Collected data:
******

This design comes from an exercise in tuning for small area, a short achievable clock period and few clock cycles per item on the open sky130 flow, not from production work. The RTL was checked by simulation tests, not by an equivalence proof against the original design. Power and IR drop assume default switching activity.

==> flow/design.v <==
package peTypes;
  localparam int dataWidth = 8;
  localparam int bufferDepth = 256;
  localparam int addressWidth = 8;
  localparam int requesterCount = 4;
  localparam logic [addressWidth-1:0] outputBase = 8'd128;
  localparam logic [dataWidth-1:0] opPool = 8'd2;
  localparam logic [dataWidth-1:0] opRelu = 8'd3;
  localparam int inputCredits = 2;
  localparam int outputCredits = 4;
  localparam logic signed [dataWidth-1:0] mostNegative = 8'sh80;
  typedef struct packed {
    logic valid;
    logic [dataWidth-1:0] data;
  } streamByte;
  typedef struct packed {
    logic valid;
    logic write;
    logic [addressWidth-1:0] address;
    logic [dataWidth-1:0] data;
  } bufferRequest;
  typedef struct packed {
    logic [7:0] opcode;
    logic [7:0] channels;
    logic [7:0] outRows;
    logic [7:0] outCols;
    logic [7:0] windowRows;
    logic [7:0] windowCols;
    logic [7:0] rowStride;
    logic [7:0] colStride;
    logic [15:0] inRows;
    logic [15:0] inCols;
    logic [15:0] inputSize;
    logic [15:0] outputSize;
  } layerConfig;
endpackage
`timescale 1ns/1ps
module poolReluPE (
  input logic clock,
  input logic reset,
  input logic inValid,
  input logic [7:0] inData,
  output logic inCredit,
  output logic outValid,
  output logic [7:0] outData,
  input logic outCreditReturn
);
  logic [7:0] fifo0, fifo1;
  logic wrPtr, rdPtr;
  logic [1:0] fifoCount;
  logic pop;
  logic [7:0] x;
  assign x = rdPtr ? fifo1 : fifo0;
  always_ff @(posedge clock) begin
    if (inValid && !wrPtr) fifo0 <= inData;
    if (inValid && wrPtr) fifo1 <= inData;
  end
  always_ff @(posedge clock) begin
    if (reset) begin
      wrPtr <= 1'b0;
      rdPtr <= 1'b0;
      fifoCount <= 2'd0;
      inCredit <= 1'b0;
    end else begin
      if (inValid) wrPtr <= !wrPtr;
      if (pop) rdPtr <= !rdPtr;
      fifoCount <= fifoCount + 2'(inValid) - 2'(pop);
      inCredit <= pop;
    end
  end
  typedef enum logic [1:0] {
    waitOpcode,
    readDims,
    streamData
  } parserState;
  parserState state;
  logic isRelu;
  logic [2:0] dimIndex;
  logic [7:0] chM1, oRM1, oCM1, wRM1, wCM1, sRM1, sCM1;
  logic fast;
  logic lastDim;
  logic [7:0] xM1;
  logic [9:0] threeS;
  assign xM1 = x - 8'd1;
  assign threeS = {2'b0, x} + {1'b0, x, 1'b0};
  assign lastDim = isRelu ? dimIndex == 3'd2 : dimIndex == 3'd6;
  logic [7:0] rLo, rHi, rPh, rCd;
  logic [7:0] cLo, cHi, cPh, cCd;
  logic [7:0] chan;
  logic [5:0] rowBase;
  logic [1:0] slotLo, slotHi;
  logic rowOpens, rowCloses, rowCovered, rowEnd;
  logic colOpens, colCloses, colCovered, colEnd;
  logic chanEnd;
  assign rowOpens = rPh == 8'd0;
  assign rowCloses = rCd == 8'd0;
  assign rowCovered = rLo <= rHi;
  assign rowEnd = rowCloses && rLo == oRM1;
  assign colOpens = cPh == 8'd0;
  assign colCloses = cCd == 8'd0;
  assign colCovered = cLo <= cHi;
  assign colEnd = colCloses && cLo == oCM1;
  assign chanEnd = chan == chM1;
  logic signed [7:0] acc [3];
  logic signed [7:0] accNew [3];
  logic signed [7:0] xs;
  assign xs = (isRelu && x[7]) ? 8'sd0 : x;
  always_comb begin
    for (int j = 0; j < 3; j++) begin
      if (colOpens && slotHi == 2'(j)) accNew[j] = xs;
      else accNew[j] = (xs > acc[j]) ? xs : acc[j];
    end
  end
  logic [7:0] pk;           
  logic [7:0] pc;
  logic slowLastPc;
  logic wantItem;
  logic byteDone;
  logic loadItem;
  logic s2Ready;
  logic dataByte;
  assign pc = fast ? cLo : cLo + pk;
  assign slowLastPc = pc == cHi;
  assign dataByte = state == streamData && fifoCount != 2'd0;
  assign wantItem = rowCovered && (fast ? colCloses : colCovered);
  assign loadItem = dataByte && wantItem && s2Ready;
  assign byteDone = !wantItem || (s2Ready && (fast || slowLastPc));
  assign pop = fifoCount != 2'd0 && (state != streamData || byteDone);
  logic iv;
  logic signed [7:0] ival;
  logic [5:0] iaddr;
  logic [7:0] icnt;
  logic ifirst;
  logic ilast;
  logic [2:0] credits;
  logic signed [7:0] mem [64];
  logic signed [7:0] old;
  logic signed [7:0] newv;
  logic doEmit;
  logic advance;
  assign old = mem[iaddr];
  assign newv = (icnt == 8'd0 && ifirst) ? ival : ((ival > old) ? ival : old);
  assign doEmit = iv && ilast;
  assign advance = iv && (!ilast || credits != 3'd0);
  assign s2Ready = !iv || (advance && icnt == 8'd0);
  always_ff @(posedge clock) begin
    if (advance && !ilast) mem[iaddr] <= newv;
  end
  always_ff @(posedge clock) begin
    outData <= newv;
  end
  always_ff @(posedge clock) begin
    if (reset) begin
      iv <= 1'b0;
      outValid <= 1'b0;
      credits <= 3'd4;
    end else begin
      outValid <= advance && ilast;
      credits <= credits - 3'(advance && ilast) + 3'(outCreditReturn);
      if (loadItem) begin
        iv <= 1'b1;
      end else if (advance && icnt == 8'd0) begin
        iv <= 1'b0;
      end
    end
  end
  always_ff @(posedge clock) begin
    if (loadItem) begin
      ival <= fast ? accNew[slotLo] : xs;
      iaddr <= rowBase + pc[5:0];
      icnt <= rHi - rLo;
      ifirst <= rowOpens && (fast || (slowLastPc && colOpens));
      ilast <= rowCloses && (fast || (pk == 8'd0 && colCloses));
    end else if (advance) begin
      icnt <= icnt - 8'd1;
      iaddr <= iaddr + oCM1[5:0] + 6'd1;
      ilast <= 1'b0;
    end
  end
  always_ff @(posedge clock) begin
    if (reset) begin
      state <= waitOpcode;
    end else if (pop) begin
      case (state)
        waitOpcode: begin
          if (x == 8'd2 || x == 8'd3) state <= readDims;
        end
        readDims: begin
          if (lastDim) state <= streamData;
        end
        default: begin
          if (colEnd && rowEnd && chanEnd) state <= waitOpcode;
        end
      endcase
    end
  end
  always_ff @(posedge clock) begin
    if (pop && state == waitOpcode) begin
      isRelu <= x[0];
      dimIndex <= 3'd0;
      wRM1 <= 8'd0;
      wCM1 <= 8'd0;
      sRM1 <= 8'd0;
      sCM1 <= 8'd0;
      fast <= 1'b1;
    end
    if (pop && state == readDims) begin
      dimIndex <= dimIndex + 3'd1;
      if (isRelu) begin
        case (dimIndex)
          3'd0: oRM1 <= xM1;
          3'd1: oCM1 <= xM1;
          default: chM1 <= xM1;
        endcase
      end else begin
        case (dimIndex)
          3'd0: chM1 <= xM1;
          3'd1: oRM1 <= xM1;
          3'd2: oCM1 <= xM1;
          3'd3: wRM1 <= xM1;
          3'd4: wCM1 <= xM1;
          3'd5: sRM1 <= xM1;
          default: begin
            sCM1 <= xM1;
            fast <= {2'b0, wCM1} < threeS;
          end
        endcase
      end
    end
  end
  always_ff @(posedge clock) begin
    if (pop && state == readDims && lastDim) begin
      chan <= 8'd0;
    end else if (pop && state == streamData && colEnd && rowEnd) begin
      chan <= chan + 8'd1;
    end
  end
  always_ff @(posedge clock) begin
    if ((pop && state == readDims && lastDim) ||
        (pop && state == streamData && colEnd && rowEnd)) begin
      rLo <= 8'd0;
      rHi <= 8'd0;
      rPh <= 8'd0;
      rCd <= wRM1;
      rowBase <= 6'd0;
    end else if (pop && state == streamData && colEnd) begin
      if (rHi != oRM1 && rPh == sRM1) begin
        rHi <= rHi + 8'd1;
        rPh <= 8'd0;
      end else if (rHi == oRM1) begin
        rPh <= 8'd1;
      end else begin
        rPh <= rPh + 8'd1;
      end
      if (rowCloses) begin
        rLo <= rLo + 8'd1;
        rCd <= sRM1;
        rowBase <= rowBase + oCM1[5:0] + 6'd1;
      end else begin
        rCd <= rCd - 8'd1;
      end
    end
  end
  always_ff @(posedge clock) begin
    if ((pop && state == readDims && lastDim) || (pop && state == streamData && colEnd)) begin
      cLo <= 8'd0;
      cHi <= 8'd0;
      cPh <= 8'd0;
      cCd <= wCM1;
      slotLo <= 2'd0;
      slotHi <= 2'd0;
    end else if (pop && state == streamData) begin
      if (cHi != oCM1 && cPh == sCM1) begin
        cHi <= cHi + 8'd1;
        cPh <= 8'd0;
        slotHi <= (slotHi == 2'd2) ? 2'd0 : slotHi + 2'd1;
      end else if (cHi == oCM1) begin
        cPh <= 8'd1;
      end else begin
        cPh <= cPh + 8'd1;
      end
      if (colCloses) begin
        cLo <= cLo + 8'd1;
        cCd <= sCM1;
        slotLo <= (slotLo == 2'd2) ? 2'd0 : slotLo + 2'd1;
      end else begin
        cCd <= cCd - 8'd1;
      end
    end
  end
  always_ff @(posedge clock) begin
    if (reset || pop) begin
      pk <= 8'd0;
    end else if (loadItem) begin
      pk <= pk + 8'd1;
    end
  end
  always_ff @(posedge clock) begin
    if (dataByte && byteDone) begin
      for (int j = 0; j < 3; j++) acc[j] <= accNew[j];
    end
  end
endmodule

******

Problem to solve:
What is needed is an exact copy of the lines from the one containing "if (reset || pop) begin" to the end of the data; please add nothing else.

Task solution:
    if (reset || pop) begin
      pk <= 8'd0;
    end else if (loadItem) begin
      pk <= pk + 8'd1;
    end
  end
  always_ff @(posedge clock) begin
    if (dataByte && byteDone) begin
      for (int j = 0; j < 3; j++) acc[j] <= accNew[j];
    end
  end
endmodule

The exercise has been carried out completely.